En cumplimiento de la programación de las Campañas y Operaciones de Vigilancia y Control para el año 2018, por la Dirección General de Tráfico, entre los días 10 al 16 de diciembre se va a llevar a cabo una campaña especial sobre control de la tasa de alcoholemia y de presencia de drogas entre los conductores, porque: 

Una sola copa es mucho. La única tasa segura es 0,0%. 

Según datos del Observatorio Europeo para la Seguridad Vial (ERSO), alrededor del 25% de todas las muertes en carretera en Europa están relacionadas con el alcohol. 

La Estrategia de Seguridad Vial 2011-2020 establece como uno de sus indicadores el siguiente objetivo: Bajar del 1% los positivos de alcoholemia en los controles preventivos aleatorios. 

En comparación con un conductor sobrio, la tasa de accidente de un conductor con una tasa de alcoholemia de 0,8 g / l es 2,7 veces mayor que la de un conductor sobrio.
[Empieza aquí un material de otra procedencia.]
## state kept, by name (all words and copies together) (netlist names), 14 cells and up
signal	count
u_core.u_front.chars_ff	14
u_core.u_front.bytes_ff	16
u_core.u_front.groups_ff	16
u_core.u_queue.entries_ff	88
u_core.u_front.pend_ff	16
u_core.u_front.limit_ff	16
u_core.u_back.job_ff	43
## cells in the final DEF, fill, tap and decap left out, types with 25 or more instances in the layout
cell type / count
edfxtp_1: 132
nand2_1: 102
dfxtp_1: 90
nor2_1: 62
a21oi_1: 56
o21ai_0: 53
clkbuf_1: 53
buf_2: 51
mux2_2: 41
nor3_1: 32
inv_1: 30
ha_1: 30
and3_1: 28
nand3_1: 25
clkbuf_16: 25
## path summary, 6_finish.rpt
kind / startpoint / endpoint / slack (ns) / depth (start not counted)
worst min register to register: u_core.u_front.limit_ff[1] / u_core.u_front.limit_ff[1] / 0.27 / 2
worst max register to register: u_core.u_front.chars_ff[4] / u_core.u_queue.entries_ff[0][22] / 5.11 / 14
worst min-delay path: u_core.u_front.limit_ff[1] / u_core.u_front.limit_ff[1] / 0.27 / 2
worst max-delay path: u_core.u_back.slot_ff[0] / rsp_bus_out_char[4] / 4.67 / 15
## config.mk

```make
export PLATFORM = sky130hd
export DESIGN_NAME = tracker_link_stats_table_top_flat
export DESIGN_NICKNAME = d
export VERILOG_FILES = /design/src/rtl/tls_pkg.sv /design/src/rtl/tls_if.sv /design/src/rtl/tls_slot_ram.sv /design/src/rtl/tls_ctrl.sv /design/src/rtl/tracker_link_stats_table_top.sv /design/src/flat_wrapper.sv
export SDC_FILE = /design/constraint.sdc
export NUM_CORES = 2
export LEC_CHECK = 0
export BUFFER_PORTS_ARGS = -buffer_cell sky130_fd_sc_hd__buf_4
export CAP_MARGIN = 20
export CORE_ASPECT_RATIO = 0.5
export CORE_MARGIN = 1.5
export CORE_UTILIZATION = 65
export DETAILED_ROUTE_END_ITERATION = 7
export HOLD_SLACK_MARGIN = 0.1
export PLACE_DENSITY_LB_ADDON = 0.12
export SYNTH_ARGS = -nofsm -noshare
export SYNTH_HDL_FRONTEND = slang
export SYNTH_SLANG_ARGS = --single-unit
```

## constraint.sdc

```tcl
create_clock -name clk_i -period 37.4 [get_ports clk_i]
set_input_delay 7.48 -clock clk_i [delete_from_list [all_inputs] [get_ports clk_i]]
set_output_delay 7.48 -clock clk_i [all_outputs]
set_load 0.05 [all_outputs]
```
==> src/hw/rtl/pstn_pkg.sv <==
// pstn_pkg: shared constants, types and helpers of the five-point stencil sum block
// used by every rtl file of the block and by its checker

package pstn_pkg;

	localparam int MAX_WIDTH     = 1024;
	localparam int PIXEL_BITS    = 16;
	localparam int COL_BITS      = $clog2(MAX_WIDTH);
	localparam int ROW_BITS      = 16;
	localparam int WCFG_BITS     = COL_BITS + 1;
	localparam int SUM_BITS      = PIXEL_BITS + 3;
	localparam int OUT_DATA_BITS = ((ROW_BITS + COL_BITS + SUM_BITS + 7) / 8) * 8;
	localparam int PADDR_BITS    = 3;
	localparam int APB_DATA_BITS = 32;

	localparam int FIFO_DEPTH    = 4;
	localparam int FIFO_PTR_BITS = $clog2(FIFO_DEPTH);
	localparam int FIFO_CNT_BITS = FIFO_PTR_BITS + 1;

	// register index, taken from paddr[2]
	localparam logic REG_FRAME_WIDTH  = 1'b0;
	localparam logic REG_FRAME_HEIGHT = 1'b1;

	typedef logic signed [PIXEL_BITS-1:0] pixel_t;
	typedef logic signed [SUM_BITS-1:0]   sum_t;

	typedef struct packed {
		logic [ROW_BITS-1:0] row;
		logic [COL_BITS-1:0] col;
		logic                last_row;
		logic                last_col;
		pixel_t              px;
	} item_t;

	typedef struct packed {
		logic                done;
		sum_t                sum;
		logic [COL_BITS-1:0] col;
		logic [ROW_BITS-1:0] row;
	} result_t;

	typedef struct packed {
		logic [2:0]        valid;
		result_t [2:0]     data;
	} res_set_t;

	typedef struct packed {
		logic                en;
		logic [COL_BITS-1:0] addr;
		pixel_t              data;
	} up_wr_t;

	typedef struct packed {
		pixel_t mid_c;
		pixel_t mid_c1;
		pixel_t up_c;
	} line_rd_t;

	function automatic sum_t sext(input pixel_t v);
		return {{(SUM_BITS-PIXEL_BITS){v[PIXEL_BITS-1]}}, v};
	endfunction

endpackage
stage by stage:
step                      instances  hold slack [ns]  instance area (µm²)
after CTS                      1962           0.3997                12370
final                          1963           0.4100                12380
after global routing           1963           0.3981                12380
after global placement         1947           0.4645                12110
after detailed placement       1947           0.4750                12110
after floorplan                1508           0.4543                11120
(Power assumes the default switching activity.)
`config.mk`:
```
export PLATFORM = sky130hd
export DESIGN_NAME = length_prefixed_packet_deframer_unit
export DESIGN_NICKNAME = d
export VERILOG_FILES = /design/src/hdl/lppd_pkg.sv /design/src/hdl/lppd_parser.sv /design/src/hdl/lppd_out_reg.sv /design/src/hdl/length_prefixed_packet_deframer_unit.sv
export SDC_FILE = /design/constraint.sdc
export NUM_CORES = 1
export LEC_CHECK = 0
export BUFFER_PORTS_ARGS = -buffer_cell sky130_fd_sc_hd__buf_2
export CORE_MARGIN = 1.5
export CORE_UTILIZATION = 64
export DETAILED_ROUTE_END_ITERATION = 10
export PLACE_DENSITY = 0.95
export SYNTH_ARGS = -nofsm -noshare
export SYNTH_HDL_FRONTEND = slang
export SYNTH_HIERARCHICAL = 1
export SYNTH_SLANG_ARGS = --single-unit
```
`constraint.sdc`:
```
create_clock -name clk -period 8.8 [get_ports clk]
set_clock_uncertainty 0.15 [all_clocks]
set_input_delay 0.88 -clock clk [delete_from_list [all_inputs] [get_ports clk]]
set_output_delay 0.88 -clock clk [all_outputs]
set_load 0.01 [all_outputs]
```
[config.mk]
export PLATFORM = sky130hd
export DESIGN_NAME = tcf_front
export DESIGN_NICKNAME = d
export VERILOG_FILES = /design/src/design/tcf_pkg.sv /design/src/design/tcf_front.sv
export SDC_FILE = /design/constraint.sdc
export NUM_CORES = 1
export LEC_CHECK = 0
export ABC_AREA = 1
export BUFFER_PORTS_ARGS = -buffer_cell sky130_fd_sc_hd__buf_2
export CAP_MARGIN = 5
export CORE_UTILIZATION = 24
export DETAILED_ROUTE_END_ITERATION = 10
export GPL_TIMING_DRIVEN = 0
export PLACE_DENSITY_LB_ADDON = 0.1
export SYNTH_ARGS = -nofsm -noshare
export SYNTH_HDL_FRONTEND = slang
export SYNTH_SLANG_ARGS = --single-unit
export TNS_END_PERCENT = 50
[constraint.sdc]
create_clock -name clk_i -period 5.35 [get_ports clk_i]
set_input_delay 0.8025 -clock clk_i [delete_from_list [all_inputs] [get_ports clk_i]]
set_output_delay 0.8025 -clock clk_i [all_outputs]
set_load 0.02 [all_outputs]
## src/hw/rtl/tts_ram.sv

```systemverilog
// Generic single write port RAM with registered read.
module tts_ram #(
  parameter int WIDTH = 32,
  parameter int DEPTH = 64
) (
  input  logic                     clk_i,
  input  logic                     we_i,
  input  logic [$clog2(DEPTH)-1:0] waddr_i,
  input  logic [WIDTH-1:0]         wdata_i,
  input  logic [$clog2(DEPTH)-1:0] raddr_i,
  output logic [WIDTH-1:0]         rdata_o
);

  logic [WIDTH-1:0] mem_q [DEPTH];
  logic [WIDTH-1:0] rdata_q;

  always_ff @(posedge clk_i) begin
    if (we_i) begin
      mem_q[waddr_i] <= wdata_i;
    end
    rdata_q <= mem_q[raddr_i];
  end

  assign rdata_o = rdata_q;

endmodule

```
Cuando un conductor tiene una tasa de alcoholemia de 1,5 g / l su tasa de accidente se estima que es 22 veces mayor que la de un conductor sobrio. 

No sólo la tasa de accidentes aumenta rápidamente con el aumento de tasa de alcoholemia, el accidente también se vuelve más grave. Con una tasa de alcoholemia de 1,5 g/l la tasa de accidentes de gravedad mortal es aproximadamente 200 veces mayor que cuando se trata de conductores que no han ingerido alcohol. 

El alcohol no sólo está relacionado con una mayor accidentalidad, sino que también repercute en una mayor mortalidad, al ser un factor relacionado con un peor pronóstico en las lesiones sufridas. 

En el año 2017, 120.233 conductores estuvieron implicados en accidentes con víctimas en vías interurbanas y urbanas y se realizó prueba de alcohol al 36% de ellos. En el caso de los conductores fallecidos el porcentaje de conductores analizados fue del 72%, en los heridos hospitalizados fue del 21%, en los heridos no hospitalizados fue del 33% y en los conductores ilesos fue del 17%. 

En cuanto a los resultados de las pruebas: el 26% de los conductores fallecidos tuvo resultado positivo en la prueba de alcoholemia, el 15% en el caso de los conductores heridos hospitalizados, el 8% en los conductores heridos no hospitalizados y el 7% en los conductores ilesos. 

El porcentaje de conductores con prueba de alcohol positiva en vías urbanas es superior al de las vías interurbanas. En ambos tipos de vía aumenta el porcentaje de positivos aumenta conforme lo hace la lesividad del conductor: en las vías urbanas va del 14% para los conductores ilesos al 32% para los fallecidos; en las vías interurbanas va del 4% en conductores ilesos al 24% en conductores fallecidos.